I was actually awake after midnight for once in my life. It was my birthday.

It was kind of an emergency. Daniel rang while I was staring at a snoozing baby somewhere in Frankston. At that stage, it was nowhere near midnight. Daniel needed to talk.

I was kind of flaking out, so Paola took me home from the going away party of someone who I barely knew and I think I offended. She was going to London, and I said, "Oh, OK, so you're going to London like everyone else from the arse-end of the planet, right? Too predictable. Jesus." And she said, "I will see OTHER bits of the UK. I come from there."

I didn't exactly say what I just wrote, but it was pretty close to that, and it was certainly taken that way.

On the way home from that party, the Proclaimers came on the radio. Legendary. I had flashbacks to the time I danced to it in Jazz Ballet Christmas concert.
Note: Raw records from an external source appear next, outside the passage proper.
## gca_dlnv
module gca_dlnv(
    input [31:0]    coord0,
    input [31:0]    coord1,
    input           ld,
    input           step,
    input           CLK,
    output          FC,
    output [20:0]   ADDR
);
For scale: about 1700 cells after synthesis.
export LEC_CHECK = 0
export ABC_AREA = 1
export CAP_MARGIN = 20
export CORE_MARGIN = 2
export CORE_UTILIZATION = 72
export CTS_CLUSTER_DIAMETER = 94
export CTS_CLUSTER_SIZE = 100
export PLACE_DENSITY = 0.42
export SLEW_MARGIN = 20
export TNS_END_PERCENT = 5
create_clock -name core_clock -period 2.75 [get_ports {CLK}]
run.sh (not shown) runs the stock make flow with config.mk's settings and CLKGATE_MAP_FILE=.
The first run died in 5_1_grt.
Change:
ABC_AREA = not set   (was 1)
CAP_MARGIN = 5   (was 20)
CTS_CLUSTER_DIAMETER = not set   (was 94)
CTS_CLUSTER_SIZE = 99   (was 100)
PLACE_DENSITY = not set   (was 0.42)
TNS_END_PERCENT = not set   (was 5)
clock period = 4.06 ns   (was 2.75 ns; I/O delays follow)
What happened: Now the flow completed without violations; synthesized area came out lower by about 7%; die size came out lower by 6.7%; synthesized cell count came out lower by about 25%.
Change:
CAP_MARGIN = 20   (was 5)
CORE_UTILIZATION = 40   (was 72)
CTS_CLUSTER_SIZE = not set   (was 99)
clock period = 4.56 ns   (was 4.06 ns; I/O delays follow)
Effect:
- global-route usage is lower by 16 points
- design area hardly moves
- die area is higher by 77%
- synthesized area stays the same
- core utilization is lower by 37 points
Change:
clock period = 5.0 ns   (was 4.56 ns; I/O delays follow)
Outcome: Critical path depth does not change; setup slack improved by 0.22 ns; routed wire length falls by 0.44%.

* * *

The RTL this note starts from:
==> flow/design.v <==
module gca_dlnv(
    input [31:0]    coord0,
    input [31:0]    coord1,
    input           ld,
    input           step,
    input           CLK,
    output          FC,
    output [20:0]   ADDR
);
    reg         [15:0] x0;
    reg         [15:0] y0;
    wire        [15:0] x1;
    wire        [15:0] y1;
    reg  signed [15:0] dx, dy;
    reg  signed [15:0] sx, sy;
    reg  signed [15:0] error;
    wire signed [15:0] e2;
    assign x1 = {5'b0, coord1[10:0]};
    assign y1 = {6'b0, coord1[20:11]};
    assign e2 = error <<< 1;
    assign ADDR = {y0[9:0], x0[10:0]};
    assign FC = !ld && (x0 == x1 && y0 == y1 || e2 >= dy && x0 == x1 || e2 <= dx && y0 == y1);
    always @(posedge CLK) begin
        if(ld) begin
            x0 <= {5'b0, coord0[10:0]};
            y0 <= {6'b0, coord0[20:11]};
            sx <= (x0 > x1) ? -16'd1 : 16'd1;
            sy <= (y0 > y1) ? -16'd1 : 16'd1;
            dx <= (x0 < x1) ? (x1 - x0) : (x0 - x1);
            dy <= (y1 < y0) ? (y1 - y0) : (y0 - y1);
            error <= dx + dy;
        end
        if(step && !ld) begin
            if(e2 >= dy) x0 <= x0 + sx;
            if(e2 <= dx) y0 <= y0 + sy;
            if(e2 >= dy && e2 <= dx)
                error <= error + dx + dy;
            else if(e2 >= dy)
                error <= error + dy;
            else if(e2 <= dx)
                error <= error + dx;
        end
    end
endmodule
Settings: LEC_CHECK=0, ABC_AREA=0, CAP_MARGIN=40, CORE_MARGIN=2, CORE_UTILIZATION=72, CTS_CLUSTER_DIAMETER=222, CTS_CLUSTER_SIZE=90, GPL_ROUTABILITY_DRIVEN=0, GPL_TIMING_DRIVEN=1, MIN_ROUTING_LAYER=met1, PLACE_DENSITY_LB_ADDON=0.04, SLEW_MARGIN=30, TNS_END_PERCENT=50; clock period 3.73 ns.
The first run finished but failed the layout checks on setup timing.
Edit:
- ABC_AREA: 0 -> default
- CAP_MARGIN: 40 -> 20
- CORE_UTILIZATION: 72 -> 51
- CTS_CLUSTER_DIAMETER: 222 -> default
- CTS_CLUSTER_SIZE: 90 -> default
- GPL_ROUTABILITY_DRIVEN: 0 -> default
- GPL_TIMING_DRIVEN: 1 -> default
- MIN_ROUTING_LAYER: met1 -> default
- PLACE_DENSITY_LB_ADDON: 0.04 -> default
- SLEW_MARGIN: 30 -> 20
- TNS_END_PERCENT: 50 -> default
- clock period: 3.73 -> 4.06 ns (I/O delays scaled with it)
What happened: With this change the flow passed the timing, design-rule and antenna checks. Routed wire length went down by about 4.4%. Cell count came out higher by 3.6%. Die area rises by 40%. Core utilization decreases by 27 points. Maximum frequency hardly moves. Worst setup slack gains 0.32 ns. Design area decreases by 1.8%. Sequential cell count is unchanged. Global-route usage drops by 12 points. First-iteration DRC count shrinks by 60%.

* * *

Starts from the design.v that is shown in full above.
Settings: LEC_CHECK=0, CAP_MARGIN=25, CORE_ASPECT_RATIO=0.5, CORE_MARGIN=2, CORE_UTILIZATION=30, CTS_CLUSTER_DIAMETER=100, CTS_CLUSTER_SIZE=15, PLACE_DENSITY_LB_ADDON=0.12, SLEW_MARGIN=20, TNS_END_PERCENT=5; clock period 5.0 ns.
Edit:
CAP_MARGIN = 20   (was 25)
CORE_ASPECT_RATIO = not set   (was 0.5)
CORE_UTILIZATION = 11   (was 30)
CTS_CLUSTER_DIAMETER = not set   (was 100)
CTS_CLUSTER_SIZE = not set   (was 15)
PLACE_DENSITY_LB_ADDON = not set   (was 0.12)
TNS_END_PERCENT = not set   (was 5)
clock period = 5.19 ns   (was 5.0 ns; I/O delays follow)
Outcome:
- area after synthesis is unchanged
- cell area is higher by 8.6%
- register-to-register slack gets better by 0.12 ns
- sequential cell count does not change
- worst setup slack improves by 0.21 ns
Edit:
CORE_UTILIZATION = 66   (was 11)
SETUP_SLACK_MARGIN = 1.0   (was not set)
clock period = 3.9 ns   (was 5.19 ns; I/O delays follow)
Effect: Now the flow completed, yet does not pass: negative setup slack; area after synthesis stays the same; cell area grows by about 8%; worst hold slack improved by 0.017 ns; routed wire length grows by about 36%.
Edit:
CORE_UTILIZATION = 40   (was 66)
SETUP_SLACK_MARGIN = not set   (was 1.0)
SLEW_MARGIN = 10   (was 20)
TNS_END_PERCENT = 40   (was not set)
clock period = 5.0 ns   (was 3.9 ns; I/O delays follow)
=>
- The new run finished clean
- worst setup slack improves by 0.84 ns
- clock skew climbs by 0.0035 ns
- via count decreases by 20%
- sequential cell count is unchanged
- wire length went down by 29%
- non-clock buffer count falls by 139
- clock-buffer cell count increases by 3
- final area drops by 16%

* * *

build 24:
RTL: the design.v shown in full above, as it stands there.
Settings: LEC_CHECK=0, CAP_MARGIN=35, CORE_MARGIN=2, CORE_UTILIZATION=72, CTS_CLUSTER_DIAMETER=41, HOLD_SLACK_MARGIN=-0.1, PLACE_DENSITY=0.91, SLEW_MARGIN=20, TNS_END_PERCENT=40; clock period 3.7 ns.
Build 24 finished all stages; however, its layout fails the closing checks, the failures being negative setup slack.
Edits applied to the flow inputs when going from build 24 to build 89:
Settings: CTS_CLUSTER_DIAMETER: 41 -> unset; HOLD_SLACK_MARGIN: -0.1 -> unset; TNS_END_PERCENT: 40 -> unset; PLACE_DENSITY: 0.91 -> unset; CAP_MARGIN: 35 -> 20; CORE_UTILIZATION: 72 -> 39; the clock period (ns, I/O delays scaled along): 3.7 -> 4.56.
- Every run in build 89 and build 24 closed cleanly, with the single exception of build 24.
- Build 24 finished all stages; however, its layout fails the closing checks, the failures being negative setup slack.
- Build 89 and build 24 ended up with nearly the same combined flip-flop and latch cell area.
- Via count of build 89 falls short of that of build 24 by more than 10%.
- Layout overhead on the synthesized area was lower in build 89 than in build 24.
- The first-pass GRT wire length of build 89 was superior to that of build 24.
- The number of buffers other than clock buffers in the final layout reported for build 89 is smaller than that of build 24 by 66.
- Looking at chip area, build 89 sits 81% above build 24.
- Build 89 improves on build 24 in final design instance area without fill.
- Post-synthesis sequential area ratio across build 89 and build 24: no real change.
> inputs changed (build 89 -> build 34)
Settings: setting CTS_CLUSTER_DIAMETER to 94 for the first time; changing CORE_UTILIZATION from 39 to 60; setting ABC_AREA to 1 for the first time; changing the clock period (ns, I/O delays scaled along) from 4.56 to 2.75.
Notes after the runs:
Status build 34: flow complete, layout not clean - negative setup slack. Summary of build 34 over build 89: diode insertion count for antenna repair closely matched the old numbers. Against build 89 as the reference, build 34 delivers a lower setup slack. Taking build 89 as the reference, in build 34 sequential share of cell area decreased 3.8 points; met2 usage rose by 33 points; overall die area saw a decrease.
[inputs] build 8 vs build 34
Settings: ABC_AREA: 1 -> unset; TNS_END_PERCENT: unset -> 40; CTS_CLUSTER_DIAMETER: 94 -> 41; HOLD_SLACK_MARGIN: unset -> -0.1; CORE_UTILIZATION: 60 -> 72; the clock period (ns, I/O delays scaled along): 2.75 -> 3.78.
==> comparison <==
- Status build 8: flow complete, layout not clean - negative setup slack
- Compare build 34 and build 8 | post-synthesis cell count lower: build 8
- Diff build 34 -> build 8: area growth from synthesis to layout saw a decrease, non-clock buffer instance count of the final layout down 168, sequential share of layout area went up by 3.3 points.
- Compared to build 34, build 8 has core utilization 2.8 points higher.
- Build 8 vs build 34 on smallest setup slack after layout: build 8 is the higher one.
- Build 34 → build 8: non-filler instance count after layout went down; global-route usage went up 0.45 points.
- Comparing the two runs side by side, build 8 comes out ahead of build 34 on cell area after technology mapping.
- First element of the critical path = dx[4]: build 34; first element of the critical path = dx[1]: build 8
> inputs changed (build 8 -> build 21)
Settings: removing TNS_END_PERCENT (formerly 40); removing HOLD_SLACK_MARGIN (formerly -0.1); changing CORE_UTILIZATION from 72 to 58; removing CTS_CLUSTER_DIAMETER (formerly 41); changing the clock period (ns, I/O delays scaled along) from 3.78 to 2.53.
[summary]
- Build 21 terminated abnormally: global routing reported GRT-0232.
- Compared with build 8, in build 21 total cell area at the placement stage saw an increase, placed instance count saw an increase.
- Higher number of rows in the core area among build 21 and build 8: build 21
- In terms of post-synth tally of flip-flops with integrated enable, build 8 and build 21 differ only marginally.
- Synthesis area per yosys of build 21 is on par with build 8.
- Horizontal die dimension, build 21 vs build 8: up by more than 10%
- Relative to build 8, overall chip area has gone up in build 21.
- | register bit count reported by yosys | build 8 vs build 21 | ≈ equal |

* * *

RTL: the design.v shown in full above, as it stands there.
export LEC_CHECK = 0
export ABC_AREA = 0
export CAP_MARGIN = 10
export CORE_MARGIN = 2
export CORE_UTILIZATION = 68
export CTS_CLUSTER_DIAMETER = 363
export CTS_CLUSTER_SIZE = 47
export GPL_ROUTABILITY_DRIVEN = 0
export GPL_TIMING_DRIVEN = 1
export MIN_ROUTING_LAYER = met1
export PLACE_DENSITY_LB_ADDON = 0.18
export SETUP_SLACK_MARGIN = 1.02
export SLEW_MARGIN = 30
export TNS_END_PERCENT = 50
create_clock -name core_clock -period 3.99 [get_ports {CLK}]
The starting point ran to the end with violations: setup timing.
Change:
ABC_AREA = 1   (was 0)
CORE_UTILIZATION = 57   (was 68)
CTS_CLUSTER_DIAMETER = 206   (was 363)
CTS_CLUSTER_SIZE = 100   (was 47)
SETUP_SLACK_MARGIN = unset   (was 1.02)
TNS_END_PERCENT = 40   (was 50)
clock period = 4.19 ns   (was 3.99 ns; I/O delays follow)
- This time the run produced a clean layout
- die size rises by a quarter to a third
- worst setup slack gains 0.69 ns
- wire length decreases by a quarter to a third
- final area fell by a few percent
- clock skew stays flat
- cell count came out higher by a quarter to a third
- core utilization falls by 24 points
- critical path depth went down by 6
Change:
ABC_AREA = 0   (was 1)
CORE_UTILIZATION = 65   (was 57)
CTS_CLUSTER_DIAMETER = 363   (was 206)
CTS_CLUSTER_SIZE = 47   (was 100)
TNS_END_PERCENT = 50   (was 40)
Result:
- The new run finished clean
- synthesized area fell by 6.9%
- sequential share of layout area increases by 0.80 points
- die size is lower by 18%
- worst setup slack degrades by 0.27 ns
- final area fell by 4.7%
- via count falls by 15%
- wire length is lower by 14%
- clock skew hardly moves
- count of clock-buffer cells in the layout decreases by 1
Change:
CAP_MARGIN = 5   (was 10)
CORE_UTILIZATION = 70   (was 65)
HOLD_SLACK_MARGIN = -0.1   (was unset)
=> Synthesized cell count does not change; die size decreases by about 7%; via count rises by 1.4%; register-to-register slack gets worse by 0.07 ns; flip-flop count stays the same; area after synthesis stays the same; sequential share of layout area is higher by 0.11 points; worst setup slack is worse by 0.081 ns; wire length is about the same.
Change:
CAP_MARGIN = 10   (was 5)
CORE_UTILIZATION = 69   (was 70)
CTS_CLUSTER_DIAMETER = 337   (was 363)
CTS_CLUSTER_SIZE = 16   (was 47)
HOLD_SLACK_MARGIN = unset   (was -0.1)
PLACE_DENSITY = 0.41   (was unset)
PLACE_DENSITY_LB_ADDON = unset   (was 0.18)
TNS_END_PERCENT = 5   (was 50)
The changed run finished clean.
Synthesized cell count does not change.
Wire length goes down by 0.98%.
Clock-buffer cell count goes up by 3.
First-iteration DRC count goes up by 6.4%.
Final cell count goes up by 0.33%.
Synthesized area does not change.
Setup slack gets better by 0.12 ns.
Sequential share of layout area barely changes.
Change:
ABC_AREA = 1   (was 0)
CTS_CLUSTER_DIAMETER = 50   (was 337)
PLACE_DENSITY = 0.35   (was 0.41)
Clock skew climbs by 0.0041 ns.
Cell area is higher by 4.9%.
Final cell count grows by 29%.
Die area came out higher by 7.2%.

* * *

## run 1
// gca_dlnv: RTL as listed in full above, without the edits since
Settings: LEC_CHECK=0, CAP_MARGIN=35, CORE_MARGIN=2, CORE_UTILIZATION=72, CTS_CLUSTER_DIAMETER=238, HOLD_SLACK_MARGIN=-0.1, PLACE_DENSITY=0.91, SLEW_MARGIN=20, TNS_END_PERCENT=40; clock period 3.7 ns.
Run 1 finished all stages; however, its layout fails the closing checks, the failures being setup timing.
Input changes introduced in run 2 (baseline for comparison: run 1):
# run 1
export LEC_CHECK = 0
export CAP_MARGIN = 35
export CORE_MARGIN = 2
export CORE_UTILIZATION = 72
export CTS_CLUSTER_DIAMETER = 238
export HOLD_SLACK_MARGIN = -0.1
export PLACE_DENSITY = 0.91
export SLEW_MARGIN = 20
export TNS_END_PERCENT = 40
create_clock -name core_clock -period 3.7 [get_ports {CLK}]
# run 2
export LEC_CHECK = 0
export CAP_MARGIN = 20
export CORE_MARGIN = 2
export CORE_UTILIZATION = 50
export SETUP_SLACK_MARGIN = 0.73
export SLEW_MARGIN = 20
create_clock -name core_clock -period 2.53 [get_ports {CLK}]
Results
- Changes observed in run 2 relative to run 1: worst path setup slack after routing saw a decrease; overall via count from detail_route up 988; total count of max-transition violations in the final report ~0 delta; routed length on met2 rose by about 25%.
- Worst-case headroom to the max-slew limit: lower on run 1
- Setup fix buffers added after clock tree synthesis | run 2 above run 1
- Changes observed in run 2 relative to run 1: synthesized flop and latch total essentially unchanged.
- Looking only at sequential cell area, and setting everything else aside, the higher value of run 1 and run 2 goes to run 2.
- Status run 2: flow complete, layout not clean - setup timing
- Die boundary height for run 2: 24 um up relative to run 1
- Diff run 1..run 2 | critical path depth | negligible
Relative to run 2, the following input files were edited for run 3:
# run 2
export LEC_CHECK = 0
export CAP_MARGIN = 20
export CORE_MARGIN = 2
export CORE_UTILIZATION = 50
export SETUP_SLACK_MARGIN = 0.73
export SLEW_MARGIN = 20
create_clock -name core_clock -period 2.53 [get_ports {CLK}]
# run 3
export LEC_CHECK = 0
export CAP_MARGIN = 30
export CORE_MARGIN = 2
export CORE_UTILIZATION = 72
export CTS_CLUSTER_DIAMETER = 358
export PLACE_DENSITY = 0.67
export SLEW_MARGIN = 20
create_clock -name core_clock -period 3.78 [get_ports {CLK}]
## What came out
- Each of run 2 and run 3 falls short of a clean finish.
- No crash in run 3: every stage finished, but the layout fails its final checks due to setup timing.
- Diff run 2 -> run 3 | post-route core utilization | increase of 4.5 points
- Run 3 -> run 2: maximum frequency flat
- Run 3 vs. run 2: clock-pin transition on the worst setup and hold timing paths flat, worst hold slack lower, wire length after detailed routing went down.
--- input diff run 3..run 4 ---
# run 3
export LEC_CHECK = 0
export CAP_MARGIN = 30
export CORE_MARGIN = 2
export CORE_UTILIZATION = 72
export CTS_CLUSTER_DIAMETER = 358
export PLACE_DENSITY = 0.67
export SLEW_MARGIN = 20
create_clock -name core_clock -period 3.78 [get_ports {CLK}]
# run 4
export LEC_CHECK = 0
export CAP_MARGIN = 30
export CORE_MARGIN = 2
export CORE_UTILIZATION = 72
export CTS_CLUSTER_DIAMETER = 32
export CTS_CLUSTER_SIZE = 80
export PLACE_DENSITY_LB_ADDON = 0.04
export SETUP_SLACK_MARGIN = 0.53
export SLEW_MARGIN = 20
create_clock -name core_clock -period 4.13 [get_ports {CLK}]
No stage failed in run 4, and the final checks on the layout all came back clean. Compared with run 3, in run 4 total length of routed met3 wires down about 11%; relative area of non-clock buffer cells in the final design down 1.4 points; non-clock buffer count down 24. Run 4 ended with more quantity of gates resized following cts than run 3. Against run 3, run 4 reports a via count that is lower.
We had to wear bike-shorts with alternating orange and blue panels. I will never forget those bike shorts.

I started watching D W Griffith's overblown, histronic silent masterpiece Intolerance under a blanket. At god knows when, Daniel rang again and demanded a jaunt to Lord of the Fries. Something about girl troubles. So we went to the city. It was hard to park, plus he kept getting distracted at all the chicks around with basically no clothes on. Distracted in a bad way, I might add, as in marvelling at their lack of appeal.

So Daniel bought his chips (my second Lord of the Fries encounter in as many days) and I had a token few while we stood outside Transport, some bar at Federation Square I had never been bothered going to. A guy we could see inside was going off to Can you Feel it by the Jacksons, dancing like his life depended on it, yet it was happening behind a table. Who dances like that behind a table, in front of a chair?

Then the exact same Proclaimers song came on. EXCELLENT. We went in.

After spending the next fifteen minutes not understanding a word Daniel said, yet pretending I did, we decided to explore upstairs. Before that, I had to down the bottle of cider that Daniel had bought for my birthday with my money (long story there). Technically, I should have been drunk, because I'd had most of a bottle of pink champagne earlier on. But I felt lucid.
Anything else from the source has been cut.